It was always inevitable that Liverpool would miss the talismanic services of Luis Suarez this season. A return of 31 goals in 33 appearances during his ultimate campaign at Anfield, in addition to leaving the Premier League with the PFA and FWA Player of the Year awards, speaks for itself in regards to the now-Barcelona star’s world-class quality.
Yet, his absence thus far has been considerably more debasing than initially anticipated – without the 27 year-old, Liverpool have lost three of their opening five Premier League fixtures. And amid the Mersey outfit’s recent plight, it makes you wonder; what do Liverpool miss most about Luis Suarez?
Is it his goals and his creativity? The Reds should have that covered with Daniel Sturridge, Raheem Sterling, Adam Lallana, Mario Balotelli and Lazar Markovic to name a few. Or perhaps his industriousness?

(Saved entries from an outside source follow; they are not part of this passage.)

===== src/rtl/framebuffer_writer.sv =====
// Renderer pixel stream to framebuffer BRAM port A: bounds check, 12-bit colour
// quantisation, linear addressing, frame tracking and double-buffer swap handshake.
module framebuffer_writer #(
  parameter int unsigned START_X       = 390,
  parameter int unsigned START_Y       = 390,
  parameter int unsigned END_X         = 634,
  parameter int unsigned END_Y         = 765,
  parameter int unsigned DOUBLE_BUFFER = 1,
  parameter int unsigned ADDR_WIDTH    = 18
) (
  input  logic                  clk_in,
  input  logic                  rst_in,
  input  logic [23:0]           pixel_axis_tdata,
  input  logic [10:0]           hcount_in,
  input  logic [9:0]            vcount_in,
  input  logic                  pixel_axis_tvalid,
  output logic                  pixel_axis_tready,
  input  logic                  swap_ack_in,
  output logic [ADDR_WIDTH-1:0] addr_out,
  output logic [11:0]           data_out,
  output logic                  we_out,
  output logic                  write_bank_out,
  output logic                  display_bank_out,
  output logic                  frame_done_out,
  output logic [16:0]           last_frame_count_out,
  output logic [15:0]           oob_count_out
);

  localparam int unsigned WIDTH        = END_X - START_X;
  localparam int unsigned FRAME_PIXELS = WIDTH * (END_Y - START_Y);

  localparam logic [1:0] ST_WRITE     = 2'd0;
  localparam logic [1:0] ST_DRAIN     = 2'd1;
  localparam logic [1:0] ST_WAIT_SWAP = 2'd2;

  logic [1:0]  state;
  logic [1:0]  state_nxt;
  logic        accept;
  logic        in_region;
  logic        is_last;
  logic        s1_valid;
  logic        s1_in_region;
  logic [10:0] s1_x_off;
  logic [9:0]  s1_y_off;
  logic [11:0] s1_color;
  logic        s1_last;
  logic        s1_write;
  logic [16:0] run_count;
  logic [ADDR_WIDTH-1:0] bank_base;

  assign pixel_axis_tready = (state == ST_WRITE) && !rst_in;
  assign accept            = pixel_axis_tvalid && pixel_axis_tready;
  assign display_bank_out  = (DOUBLE_BUFFER != 0) ? (~write_bank_out & ~rst_in) : 1'b0;

  // Region test on raw coordinates, before any offset subtraction can wrap
  assign in_region = (32'(hcount_in) >= START_X) && (32'(hcount_in) < END_X) &&
                     (32'(vcount_in) >= START_Y) && (32'(vcount_in) < END_Y);
  assign is_last   = in_region && (32'(hcount_in) == END_X - 1) &&
                     (32'(vcount_in) == END_Y - 1);

  assign s1_write  = s1_valid && s1_in_region;
  assign bank_base = write_bank_out ? ADDR_WIDTH'(FRAME_PIXELS) : '0;

  // State register
  always_ff @(posedge clk_in or posedge rst_in) begin
    if (rst_in) state <= ST_WRITE;
    else        state <= state_nxt;
  end

  // Next-state logic; DRAIN holds until the last pixel's write cycle has been issued
  always_comb begin
    state_nxt = state;
    case (state)
      ST_WRITE:     if (accept && is_last) state_nxt = ST_DRAIN;
      ST_DRAIN:     if (frame_done_out) state_nxt = (DOUBLE_BUFFER != 0) ? ST_WAIT_SWAP : ST_WRITE;
      ST_WAIT_SWAP: if (swap_ack_in) state_nxt = ST_WRITE;
      default:      state_nxt = ST_WRITE;
    endcase
  end

  // Stage 1: offsets, quantised colour and flags
  always_ff @(posedge clk_in or posedge rst_in) begin
    if (rst_in) begin
      s1_valid     <= 1'b0;
      s1_in_region <= 1'b0;
      s1_x_off     <= '0;
      s1_y_off     <= '0;
      s1_color     <= '0;
      s1_last      <= 1'b0;
    end else begin
      s1_valid <= accept;
      if (accept) begin
        s1_in_region <= in_region;
        s1_x_off     <= hcount_in - 11'(START_X);
        s1_y_off     <= vcount_in - 10'(START_Y);
        s1_color     <= {pixel_axis_tdata[23:20], pixel_axis_tdata[15:12], pixel_axis_tdata[7:4]};
        s1_last      <= is_last;
      end
    end
  end

  // Stage 2: BRAM write port and frame accounting
  always_ff @(posedge clk_in or posedge rst_in) begin
    if (rst_in) begin
      addr_out             <= '0;
      data_out             <= '0;
      we_out               <= 1'b0;
      frame_done_out       <= 1'b0;
      last_frame_count_out <= '0;
      run_count            <= '0;
    end else begin
      we_out         <= s1_write;
      frame_done_out <= 1'b0;
      if (s1_write) begin
        addr_out <= bank_base + ADDR_WIDTH'(s1_x_off) + ADDR_WIDTH'(32'(s1_y_off) * WIDTH);
        data_out <= s1_color;
        if (s1_last) begin
          frame_done_out       <= 1'b1;
          last_frame_count_out <= run_count + 17'd1;
          run_count            <= '0;
        end else begin
          run_count <= run_count + 17'd1;
        end
      end
    end
  end

  // Dropped-beat counter and bank select
  always_ff @(posedge clk_in or posedge rst_in) begin
    if (rst_in) begin
      oob_count_out  <= '0;
      write_bank_out <= 1'b0;
    end else begin
      if (accept && !in_region && (oob_count_out != 16'hFFFF))
        oob_count_out <= oob_count_out + 16'd1;
      if ((state == ST_WAIT_SWAP) && swap_ack_in)
        write_bank_out <= ~write_bank_out;
    end
  end

endmodule


===== config.mk =====
export PLATFORM = sky130hd
export DESIGN_NAME = framebuffer_writer
export DESIGN_NICKNAME = d
export VERILOG_FILES = /design/src/rtl/framebuffer_writer.sv
export SDC_FILE = /design/constraint.sdc
export NUM_CORES = 1
export LEC_CHECK = 0
export ABC_AREA = 1
export CAP_MARGIN = 5
export CORE_ASPECT_RATIO = 0.75
export CORE_MARGIN = 2
export CORE_UTILIZATION = 41
export CTS_CLUSTER_SIZE = 24
export DETAILED_ROUTE_END_ITERATION = 6
export PLACE_DENSITY = 0.72
export SLEW_MARGIN = 20
export SYNTH_ARGS = -nofsm -noshare
export SYNTH_HDL_FRONTEND = slang
export SYNTH_SLANG_ARGS = --single-unit
export TNS_END_PERCENT = 50

===== constraint.sdc =====
create_clock -name clk_in -period 6.2 [get_ports clk_in]
set_clock_uncertainty 0.05 [all_clocks]
set_input_delay 0.93 -clock clk_in [delete_from_list [all_inputs] [get_ports clk_in]]
set_output_delay 0.93 -clock clk_in [all_outputs]
set_load 0.005 [all_outputs]

==> results of run 1 <==
==> synth_stat cells, types with 3 or more instances <==
library cell / n / share of area (%)
nand2_1: 285 / 13
buf_1: 3 / 0.14
xor2_1: 27 / 3.0
o21ai_2: 14 / 1.5
fa_1: 31 / 7.8
or2_2: 4 / 0.31
clkbuf_1: 8 / 0.38
nor2_1: 34 / 1.6
nand4_1: 12 / 0.94
o21bai_1: 3 / 0.28
ha_1: 53 / 8.3
o21ai_0: 43 / 2.7
xnor2_1: 11 / 1.2
buf_4: 3 / 0.28
a31oi_1: 6 / 0.47
inv_2: 6 / 0.28
dfrtp_1: 121 / 38
nor4_2: 3 / 0.47
inv_1: 153 / 7.2
nand3_2: 6 / 0.76
o21ai_1: 9 / 0.57
nor3_1: 8 / 0.50
nor3_2: 3 / 0.38
a21oi_1: 19 / 1.2
nand3_1: 49 / 3.1
o22ai_1: 11 / 0.87
nor2_2: 7 / 0.55
==> path summary, 6_finish.rpt <==
check                                 start                        to  slack, ns  depth (start not counted)
worst min register to register  s1_color[9]               data_out[9]       0.42                          2
worst min-delay path            s1_color[9]               data_out[9]       0.42                          2
max in group asynchronous            rst_in          oob_count_out[3]       3.87                          3
min in group asynchronous            rst_in  last_frame_count_out[11]       1.08                          2
worst max-delay path            s1_y_off[2]              addr_out[15]       1.02                         25
worst max register to register  s1_y_off[2]              addr_out[15]       1.02                         25
==> logic make-up (layout without fill, tap and decap cells) <==
| group | after synthesis | after routing | share of synthesized area [%] |
|---|---|---|---|
| compound gates | 117 | 117 | 8.95 |
| xor+xnor | 38 | 38 | 4.18 |
| fa+ha+maj | 84 | 84 | 16.1 |
| buf+inv | 179 | 299 | 9.00 |
| flops | 121 | 121 | 38.1 |
| simple gates | 424 | 424 | 23.7 |
==> per-layer routing <==
layer | track usage, % | up-vias | wire, um
li1 | - | 3277 | -
met3 | 5.59 | 19 | 1090
met2 | 26.8 | 162 | 7730
met5 | 0 | - | 13
met1 | 27.6 | 3033 | 9170
met4 | 5.32 | 2 | 239
==> power breakdown <==
part           leakage (nW)  internal [mW]  switching (mW)
Combinational          2.91           1.40            1.92
Clock                 0.322          0.715           0.377
Sequential             1.59          0.915           0.104
Total                  4.82           3.03            2.40
==> state kept, by name, indices dropped and copies added (netlist names), 2 cells and up <==
register and flops:
addr_out 18, s1_x_off 11, oob_count_out 16, data_out 12, state 2, s1_y_off 10, run_count 17, last_frame_count_out 17
s1_color 12
==> cell type report <==
class	count	area (um^2)	share of cell area, %
clock buffer	17	425	4.31
clock inverter	15	223	2.26
inverter	160	603	6.11
multi-input combinational	663	4210	42.7
sequential	121	3030	30.7
tap	253	317	3.21
timing repair buffer	107	1060	10.8
==> per-stage QoR <==
stage | hold slack [ns] | cells | power (mW)
after floorplan | 0.392 | 963 | 3.56
after global placement | 0.398 | 1304 | 4.26
after detailed placement | 0.402 | 1304 | 4.33
after CTS | 0.420 | 1336 | 5.45
after global routing | 0.430 | 1336 | 6.08
final | 0.417 | 1336 | 5.43
==> worst register-to-register path: cells and delay by family, from the launching register on <==
| family | cells | cell delay [ns] |
|---|---|---|
| AOI/OAI and AO/OA | 1 | 0.27 |
| xor gates and xnor gates | 1 | 0.18 |
| adders and majority gates | 6 | 2.80 |
| buffers and inverters | 4 | 0.27 |
| DFF | 1 | 0.47 |
| and+or+nand+nor | 13 | 1.04 |
==> impl_metrics.tcl, run 1 <==
set metrics [dict create \
    status "complete, no violations" \
    synth_edf_count 0 \
    syn_inst 963 \
    netlist_area_um2 7950 \
    syn_nets 1096 \
    nets 1203 \
    ir_drop_mv 0.425 \
    cts_resized 0 \
    via_count 6493 \
    cts_root_buf "clkbuf_16" \
    antenna_found_initial 1 \
    grt_max_degree 75 \
    firstDrtPassIters 5 \
    setup_violations 0 \
    layout_commonest_cell "nand2_1" \
    final_area_um2 9870 \
    hpwl_um 13600 \
    rows 44 \
    ys_ff_latch 121 \
    grt_pass1_wl_um 30700 \
    clockBufferDepth 2 \
    core_um2 19200 \
    ys_types 50 \
    ios 117 \
    via_per_inst 4.86 \
    final_util_pct 51.5 \
    first_iter_violations 433 \
    drive_gt1_share_pct 8.22 \
    clk_pin_slew_ns 0.06 \
    timing.critical_path.mode_cell "nand2_1" \
    power.density_nw_per_um2 550 \
    ctsHoldBuffers 0 \
    yosysWarnings 0 \
    rsz0062_at_grt "no" \
    crit_buf_inv 4 \
    ys_seq_area_share_pct 38.1 \
    synth_flop_cell "dfrtp_1" \
    pre_cts_ws_ns 1.04 \
    slew_viol_final 0 \
    critPathKind "register to register" \
    fmax_mhz 193 \
    gp_congestion 0.843 \
    async_flop_share_pct 100 \
    clock-sinks 121 \
    drc 0 \
    finalCritPeriodShare_pct 83.6 \
    maxCapViolCount 0 \
    area_growth_pct 24.1 \
    wl_um 18200 \
    endpoint_kind "register" \
    grt.overflow.total 0 \
    hold_viol 0 \
    critPathTopFamily "adder cells" \
    dieHeight_um 125 \
    die-area_um2 20500 \
    ant_nets 0 \
    num-fill-cells 1796 \
    antenna_cells 0 \
    worst_pin_slew_ns 0.911 \
    slew_headroom_pct 39.3 \
    placed_cell_area_um2 9220 \
    start_kind "register" \
    leakagePower_nw 4.82 \
    track_usage_pct 18.8 \
    routedWlPerCell_um 13.7 \
    critical_path_arrival_ns 5.44 \
    start_util_pct 41.5 \
    setup_tns_ns 0 \
    avgSynthCellArea_um2 8.26 \
    postLayoutSetupSlackWorst_ns 1.02 \
    slowest_stage "fa_1" \
    cts_setup_buffers 0 \
    port-buffer-count 104 \
    numCtsBuffers 17 \
    crit_required_ns 6.46 \
    htreeDepth 4 \
    cts_tree "yes" \
    grt_pass1_vias 6211 \
    insertion_delay_ns 0.42 \
    mostFrequentLayoutCells "nand2_1, inv_1, dfrtp_1, clkdlybuf4s50_1, ha_1" \
    min_period_ns 5.18 \
    worstHoldPathType "register to register" \
    cp_slowest_stage_delay_ns 0.54 \
    fp.dieW_um 165 \
    crit_path_max_fanout 6 \
]
Power figures use the tool's default switching activity.
==> inputs of run 2 (changes only) <==
--- a/config.mk
+++ b/config.mk
@@ -12,7 +12,7 @@
 export CORE_UTILIZATION = 41
 export CTS_CLUSTER_SIZE = 24
 export DETAILED_ROUTE_END_ITERATION = 6
-export PLACE_DENSITY = 0.72
+export PLACE_DENSITY = 0.75
 export SLEW_MARGIN = 20
 export SYNTH_ARGS = -nofsm -noshare
 export SYNTH_HDL_FRONTEND = slang
==> constraint.sdc (replaced) <==
create_clock -name clk_in -period 4.4 [get_ports clk_in]
set_clock_uncertainty 0.05 [all_clocks]
set_input_delay 0.66 -clock clk_in [delete_from_list [all_inputs] [get_ports clk_in]]
set_output_delay 0.66 -clock clk_in [all_outputs]
set_load 0.005 [all_outputs]
==> impl_metrics.tcl, run 2 (synthesis results as in run 1) <==
set metrics [dict create \
    p_seq_share_pct 14.6 \
    htreeDepth 4 \
    via_per_inst 4.86 \
    port-buffer-count 104 \
    min_period_ns 4.58 \
    crit_path_max_fanout 4 \
    crit_end "addr_out[15]" \
    crit_path_start "s1_y_off[3]" \
    cts_root_buf "clkbuf_16" \
    reg2reg_to "addr_out[15]" \
    ctsHoldBuffers 0 \
    setup_violations 7 \
    endpoint_kind "register" \
    reg_top3 "addr_out x18, last_frame_count_out x17, run_count x17" \
    netSwitchingPower_mw 4.11 \
    power.density_nw_per_um2 935 \
    clockBufferDepth 2 \
    die-area_um2 20500 \
    ant_nets 0 \
    core_um2 19200 \
    leakagePower_nw 5.05 \
    numCtsBuffers 17 \
    hpwl_um 14000 \
    area_growth_pct 31.3 \
    fmax_mhz 218 \
    cts_tree "yes" \
    violations "design-rule violations, negative setup slack" \
    internal_power_mw 5.65 \
    critical_path_arrival_ns 4.83 \
    postLayoutSetupSlackWorst_ns -0.177 \
    layout_commonest_cell "nand2_1" \
    setup_tns_ns -0.954 \
    via_count 6734 \
    dieHeight_um 125 \
    insertion_delay_ns 0.42 \
    comb_power_share_pct 70.2 \
    antenna_cells 0 \
    final_util_pct 54.5 \
    drc 2 \
    worstHoldPathType "register to register" \
    routedWlPerCell_um 13.8 \
    grtUsageMet2_pct 29.6 \
    ir_drop_mv 1.05 \
    status "finished, violations left" \
    hold_viol 0 \
    fp.dieW_um 165 \
    grt_pass1_vias 6673 \
    slew_viol_final 0 \
    wl_um 19100 \
    clock-sinks 121 \
    critPathKind "register to register" \
    nets 1254 \
    largest_register "addr_out" \
    mostFrequentLayoutCells "nand2_1, inv_1, dfrtp_1, clkdlybuf4s50_1, buf_4" \
    first_iter_violations 534 \
    finalCritPeriodShare_pct 104 \
    grtUsageMet1_pct 27.2 \
    largest_reg_flops 18 \
    placed_cell_area_um2 9630 \
    maxCapViolCount 0 \
    grt.overflow.total 0 \
    grt_use_met3_pct 5.16 \
    busiest_layer "met2" \
    clk_pin_slew_ns 0.06 \
    start_util_pct 41.5 \
    firstDrtPassIters 7 \
    ios 117 \
    track_usage_pct 19.4 \
    whs_ns 0.412 \
    switching_share_pct 42.1 \
    grt_pass1_wl_um 31900 \
    rows 44 \
    worst_pin_slew_ns 0.701 \
    start_kind "register" \
    ff2ff_path_depth 24 \
    finalPower_mw 9.77 \
    grt_max_degree 48 \
    drive_gt1_share_pct 15.6 \
    slew_headroom_pct 53.2 \
    reg2reg_from "s1_y_off[3]" \
    r2r_slack_ns -0.18 \
    pwr-share-clk_pct 15.3 \
    gp_congestion 0.815 \
    crit_required_ns 4.66 \
    final_area_um2 10400 \
    rsz0062_at_grt "yes" \
    antenna_found_initial 0 \
]
run 2: cell count changes in the layout (fill, tap and decap cells not counted), moves of 3 or more:
cell	previous run	this run
nand3_2	6	9
buf_4	3	54
inv_2	6	12
nand3_1	49	46
clkinv_2	4	0
inv_1	152	146
clkbuf_8	0	4
nand2_2	2	10
ha_4	0	9
nand2_1	285	277
ha_1	53	44
run 2: area by class of cell:
cell class | count | area, um^2
tap | 253 | 317
timing repair buffer | 158 | 1450
inverter | 160 | 603
fill | 1710 | 8710
sequential | 121 | 3030
clock inverter | 11 | 158
multi-input combinational | 663 | 4410
clock buffer | 21 | 480
run 2: worst min-delay path by stage:
stage               depth (start not counted)  slack (ns)         from          end
finish                                      2        0.41  s1_color[7]  data_out[7]
global route                                2        0.43  s1_color[7]  data_out[7]
CTS                                         2        0.42  s1_color[7]  data_out[7]
detailed placement                          2        0.40  s1_color[1]  data_out[1]
global placement                            2        0.40  s1_color[4]  data_out[4]
floorplan                                   2        0.39  s1_x_off[0]  addr_out[0]
run 2: power groups by stage:
stage	sequential [mW]	combinational (mW)	clock, mW
after global routing	1.45	7.70	1.55
after floorplan	1.44	3.84	0
after global placement	1.44	5.72	0
final	1.43	6.85	1.49
after detailed placement	1.44	5.84	0
after CTS	1.43	6.34	1.51
run 2: metrics by stage:
stage	setup slack (ns)	instances
finish	-0.177	1387
global route	-0.428	1387
CTS	-0.122	1383
detailed placement	-0.205	1349
global placement	-0.165	1349
floorplan	0.0172	963
run 2: timing repair:
action                     CTS  global route
pin swaps                    6             9
setup endpoints to repair    7             9
buffers inserted             2             4
resized for setup           11            13
run 2: metal layers:
metal,up-vias,wire length [um]
li1,3368,-
met1,3188,9200
met2,157,8580
met3,21,1060
met4,0,244
met5,-,0
run 2: critical path, stage by stage, from the launching register on:
cell      delay, ns
dfrtp_1        0.39
buf_4          0.14
fa_1           0.47
inv_1          0.05
fa_1           0.53
inv_1          0.06
fa_2           0.41
ha_4           0.28
nand2_2        0.07
nand2_2        0.08
a31oi_4        0.18
xnor2_2        0.14
fa_1           0.47
ha_4           0.32
nand2_2        0.05
nor2_1         0.11
nand3_1        0.09
nand2_2        0.08
nand2_2        0.06
nand2_2        0.09
nand3b_1       0.10
nand2_1        0.07
nand2_1        0.05
nand3_1        0.06
nand2_1        0.06
==> inputs of run 3 (changes only) <==
--- a/config.mk
+++ b/config.mk
@@ -10,9 +10,11 @@
 export CORE_ASPECT_RATIO = 0.75
 export CORE_MARGIN = 2
 export CORE_UTILIZATION = 41
+export CTS_CLUSTER_DIAMETER = 100
 export CTS_CLUSTER_SIZE = 24
 export DETAILED_ROUTE_END_ITERATION = 6
 export PLACE_DENSITY = 0.75
+export SETUP_SLACK_MARGIN = 0.1
 export SLEW_MARGIN = 20
 export SYNTH_ARGS = -nofsm -noshare
 export SYNTH_HDL_FRONTEND = slang
==> impl_metrics.tcl, run 3 (synthesis results as in run 1) <==
set metrics [dict create \
    status "finished, violations left" \
    violations "negative setup slack" \
    hpwl_um 13900 \
    power.density_nw_per_um2 978 \
    clk_pin_slew_ns 0.05 \
    postLayoutSetupSlackWorst_ns -0.187 \
    worst_pin_slew_ns 0.801 \
    track_usage_pct 19.5 \
    cts_tree "yes" \
    ir_drop_mv 0.923 \
    dp_cells 1347 \
    ctsHoldBuffers 0 \
    start_util_pct 41.5 \
    drive_gt1_share_pct 15.8 \
    grt.overflow.total 0 \
    setup_violations 7 \
    leakagePower_nw 5.04 \
    clock-sinks 121 \
    firstDrtPassIters 5 \
    dieHeight_um 125 \
    slew_headroom_pct 46.6 \
    fmax_mhz 218 \
    reg_top3 "addr_out x18, last_frame_count_out x17, run_count x17" \
    largest_reg_flops 18 \
    area_growth_pct 31.2 \
    cts_root_buf "clkbuf_16" \
    crit_path_max_fanout 4 \
    hold_viol 0 \
    ant_nets 0 \
    largest_register "addr_out" \
    core_um2 19200 \
    grt_pass1_vias 6687 \
    nets 1254 \
    placed_cell_area_um2 9630 \
    whs_ns 0.417 \
    mostFrequentLayoutCells "nand2_1, inv_1, dfrtp_1, clkdlybuf4s50_1, buf_4" \
    endpoint_kind "register" \
    final_area_um2 10400 \
    drc 0 \
    grt_max_degree 91 \
    final_cells 1385 \
    via_count 6732 \
    min_period_ns 4.59 \
    layout_commonest_cell "nand2_1" \
    via_per_inst 4.86 \
    insertion_delay_ns 0.42 \
    first_iter_violations 474 \
    antenna_cells 0 \
    antenna_found_initial 0 \
    routedWlPerCell_um 13.8 \
    rsz0062_at_grt "yes" \
    r2r_slack_ns -0.19 \
    port-buffer-count 104 \
    die-area_um2 20500 \
    slew_viol_final 0 \
    critical_path_arrival_ns 4.84 \
    gp_congestion 0.852 \
    worstHoldPathType "register to register" \
    clockBufferDepth 2 \
    finalCritPeriodShare_pct 104 \
    maxCapViolCount 0 \
    critPathKind "register to register" \
    htreeDepth 4 \
    num-fill-cells 1675 \
    crit_required_ns 4.66 \
    wl_um 19100 \
    rows 44 \
    grt_pass1_wl_um 32200 \
    ios 117 \
    numCtsBuffers 17 \
    start_kind "register" \
    fp.dieW_um 165 \
]
==> run 3: cell count changes in the layout (fill, tap and decap cells not counted), sizes merged <==
cell and delta:
inv -3, clkinv +1
==> run 3: worst max-delay path, stage by stage (launching register included) <==
cell and delay (ns):
dfrtp_1 0.39, inv_2 0.08, fa_1 0.53, inv_1 0.05, fa_1 0.47, inv_1 0.05
fa_1 0.49, inv_2 0.05, ha_4 0.23, nand2_2 0.07, nand2_2 0.07, a31oi_4 0.18
xnor2_2 0.14, fa_1 0.47, ha_4 0.31, buf_4 0.11, nand2_4 0.05, nor2_4 0.10
nand3_2 0.10, nand3_2 0.11, nand4_1 0.11, nand2_1 0.09, nand2_1 0.06, nand3_2 0.06
nand2_1 0.06
==> run 3: path summary, 6_finish.rpt <==
check,from,end,cells past startpoint
setup / recovery,s1_y_off[3],addr_out[16],24
hold / removal,s1_color[1],data_out[1],2
setup reg to reg,s1_y_off[3],addr_out[16],24
hold reg to reg,s1_color[1],data_out[1],2
max in group asynchronous,rst_in,addr_out[1],3
min in group asynchronous,rst_in,run_count[12],2
==> run 3: stage by stage <==
step                total power [mW]  utilization, %  setup WS, ns  TNS [ns]
floorplan                       5.33               -        0.0272         0
global placement                7.24            50.2        -0.147    -0.567
detailed placement              7.36            50.2        -0.232     -1.08
CTS                             9.31            53.9        -0.112    -0.573
global route                    11.1            54.5        -0.384     -2.49
finish                          10.2            54.5        -0.187    -0.911
==> run 3: final cells by class <==
type / count / area, um^2 / area share (%)
Clock buffer: 21 / 450 / 4.32
Multi-Input combinational cell: 663 / 4460 / 42.7
Clock inverter: 9 / 125 / 1.20
Tap cell: 253 / 317 / 3.03
Sequential cell: 121 / 3030 / 29.0
Inverter: 160 / 606 / 5.80
Timing Repair Buffer: 158 / 1450 / 13.9
==> run 3: per-layer routing <==
metal	vias up	part of all wire [%]	GRT usage (%)
li1	3371	-	-
met1	3170	48	28.0
met2	169	45	29.1
met3	22	5.7	5.06
met4	0	1.3	5.22
met5	-	0	0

Well, the whole team worked hard last season. Perhaps his ability to completely appal the English public on a seemingly annual basis? Surely not. I would argue the quality Liverpool miss most regarding their £65million departee is in fact his leadership.

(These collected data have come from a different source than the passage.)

### src/rtl/octal_counter.sv
// octal_counter: modulo-2**WIDTH up-counter with count enable and cascadable carry-out
module octal_counter #(
    parameter int WIDTH = 3
) (
    input  logic             clk,
    input  logic             rst,
    input  logic             en,
    output logic [WIDTH-1:0] cntr,
    output logic             cy
);
    logic [WIDTH-1:0] cntr_q, cntr_d;
    // next count: reset wins over enable, otherwise increment when enabled and hold when not
    always_comb cntr_d = !rst ? '0 : en ? cntr_q + WIDTH'(1) : cntr_q;
    // single count register, updated on every rising edge
    always_ff @(posedge clk) cntr_q <= cntr_d;
    assign cntr = cntr_q;
    assign cy   = rst & en & (&cntr_q);
endmodule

That may seem counter-intuitive. After all, we’re talking about a player that’s embroiled himself in no less than three biting scandals – the most recent being at the 2014 World Cup – in the space of four years.
But Suarez came to epitomise much about Liverpool last season; their incredible fluidity and potency going forward, their tenacity and work ethic off the ball, their determination to defend from the front, their immense energy throughout the starting XI, their sensational team spirit. Many of those characteristics still remain at Anfield, yet a human effigy who encapsulates them in the same way, combining them with world-class quality, is absent.

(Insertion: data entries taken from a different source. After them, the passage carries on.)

`config.mk`:
```
export PLATFORM = sky130hd
export DESIGN_NAME = instr_fetch
export DESIGN_NICKNAME = d
export VERILOG_FILES = /design/src/rtl/instr_fetch.sv
export SDC_FILE = /design/constraint.sdc
export NUM_CORES = 1
export LEC_CHECK = 0
export ABC_AREA = 1
export CORE_MARGIN = 2
export CORE_UTILIZATION = 33
export DETAILED_ROUTE_END_ITERATION = 8
export GPL_ROUTABILITY_DRIVEN = 0
export SLEW_MARGIN = 10
export SYNTH_ARGS = -nofsm -noshare
export SYNTH_HDL_FRONTEND = slang
export SYNTH_SLANG_ARGS = --single-unit
```
`constraint.sdc`:
```
create_clock -name clk -period 5.3 [get_ports clk]
set_input_delay 0.53 -clock clk [delete_from_list [all_inputs] [get_ports clk]]
set_output_delay 0.53 -clock clk [all_outputs]
set_load 0.02 [all_outputs]
```
--- config.mk ---
export PLATFORM = sky130hd
export DESIGN_NAME = es_responder
export DESIGN_NICKNAME = d
export VERILOG_FILES = /design/src/rtl/es_pkg.sv /design/src/rtl/es_responder_bin2bcd_seq.sv /design/src/rtl/es_responder.sv
export SDC_FILE = /design/constraint.sdc
export NUM_CORES = 1
export LEC_CHECK = 0
export CAP_MARGIN = 25
export CORE_AREA = 2 2 84 107
export CTS_CLUSTER_SIZE = 25
export DETAILED_ROUTE_END_ITERATION = 10
export DIE_AREA = 0 0 86 109
export HOLD_SLACK_MARGIN = 0.03
export PLACE_DENSITY = 0.82
export SETUP_SLACK_MARGIN = 0.5
export SLEW_MARGIN = 20
export SYNTH_ARGS = -nofsm -noshare
export SYNTH_HDL_FRONTEND = slang
export SYNTH_SLANG_ARGS = --single-unit
--- constraint.sdc ---
create_clock -name clock -period 2.2 [get_ports clock]
set_input_delay 0.22 -clock clock [delete_from_list [all_inputs] [get_ports clock]]
set_output_delay 0.22 -clock clock [all_outputs]
set_load 0.03 [all_outputs]
--- src/rtl/es_pkg.sv ---
// Shared types and constants for the es_responder IN/OUT device responder.
package es_pkg;

    typedef enum logic [1:0] {
        OCIOSO,
        ESPERA_DIGITO,
        CONVERTE,
        CONCLUI
    } state_t;

    localparam logic [3:0] KEY_ENTER      = 4'hF;
    localparam int         MAX_DEC        = 999;
    localparam logic [3:0] BCD_ADJ_THRESH = 4'd5;

    // Double-dabble correction applied to one BCD nibble before each shift.
    function automatic logic [3:0] bcd_adj(input logic [3:0] n);
        return (n >= BCD_ADJ_THRESH) ? n + 4'd3 : n;
    endfunction

endpackage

Take Mario Balotelli for example, a striker who echoes Suarez’ quality in goal-scoring terms. Although he has the potential to become equally talismanic for the Reds, he’s lazy, self-centred and egotistical. He doesn’t define Liverpool in the same manner; he doesn’t serve Liverpool’s identity with a paralleled magnitude. He doesn’t provide that unique level of intensity.
The Uruguayan’s competitiveness was, and always will be, a double-edged sword. It lead to suspensions and world-wide controversy, but it also made Suarez an important leader on the pitch for Liverpool. The striker took huge individual responsibility in attack last season, not only in terms of output but all-round productivity on the ball, whilst that tenacious edge became infectious to those around him.
Local-born legend Steven Gerrard may be the connection between the players and the community, the continuity between Liverpool’s present and it’s past, but it was Suarez, not the Anfield skipper, who tacitly demanded higher performances from the rest of the squad last season – through the immense quality and consistency of his own.
It certainly feels like Liverpool are lacking a figure like that within their starting Xi this season, especially in attack. The Reds enjoyed 78% possession against Aston Villa but only produced one shot on target, eventually succumbing to a 1-0 defeat at Anfield. It was a similar case amid West Ham’s 3-1 victory at Upton Park; 62% possession, but only five accurate attempts and one goal. Clearly the right opportunities have come Liverpool’s way, but with the exception of Raheem Sterling, few of their forward players appear determined to take them.
Of course, Daniel Sturridge’s absence exacerbates the situation and sloppy defending has played it’s part too; the Reds have recorded just a solitary clean sheet in the Premier League this term, haemorrhaging eight goals in just five games. Only four clubs currently have worse defensive records.
That may seem unlinked but there is a recurring theme, namely, a hesitance from Liverpool players to take games by the scruff of the neck in the same way. And it wasn’t just Suarez doing that last season; talismanic entities appeared all over the pitch in different fixtures, ranging from Martin Skrtel in defence to Jordan Henderson in midfield, from Simon Mignolet between the sticks to Raheem Sterling in attack. Indeed, there was a fantastic group ethic at Anfield last year, a real all-for-one mentality. In my opinion, inspired most predominantly by the South American.
Suarez, one of the top strikers in world football, boasts many qualities as a player. Yet, often underrated are his qualities as a leader; that intensity infectious, that determination inspiring. Liverpool always had the money to replace Suarez’ quality. The £65million his departure provided alone is more than enough for that, and in regards to summer recruitment, Brendan Rodgers’ is difficult to criticise.
Yet, the irreplaceable element, the one part of Suarez Liverpool – regardless of fortunes – will always fail to replicate in quite the same way, is the Uruguayan’s ability to galvanise his team-mates to a higher level. Suarez was a leader for the Reds, and be it in the transfer market or already within the squad, they now need to find a new one.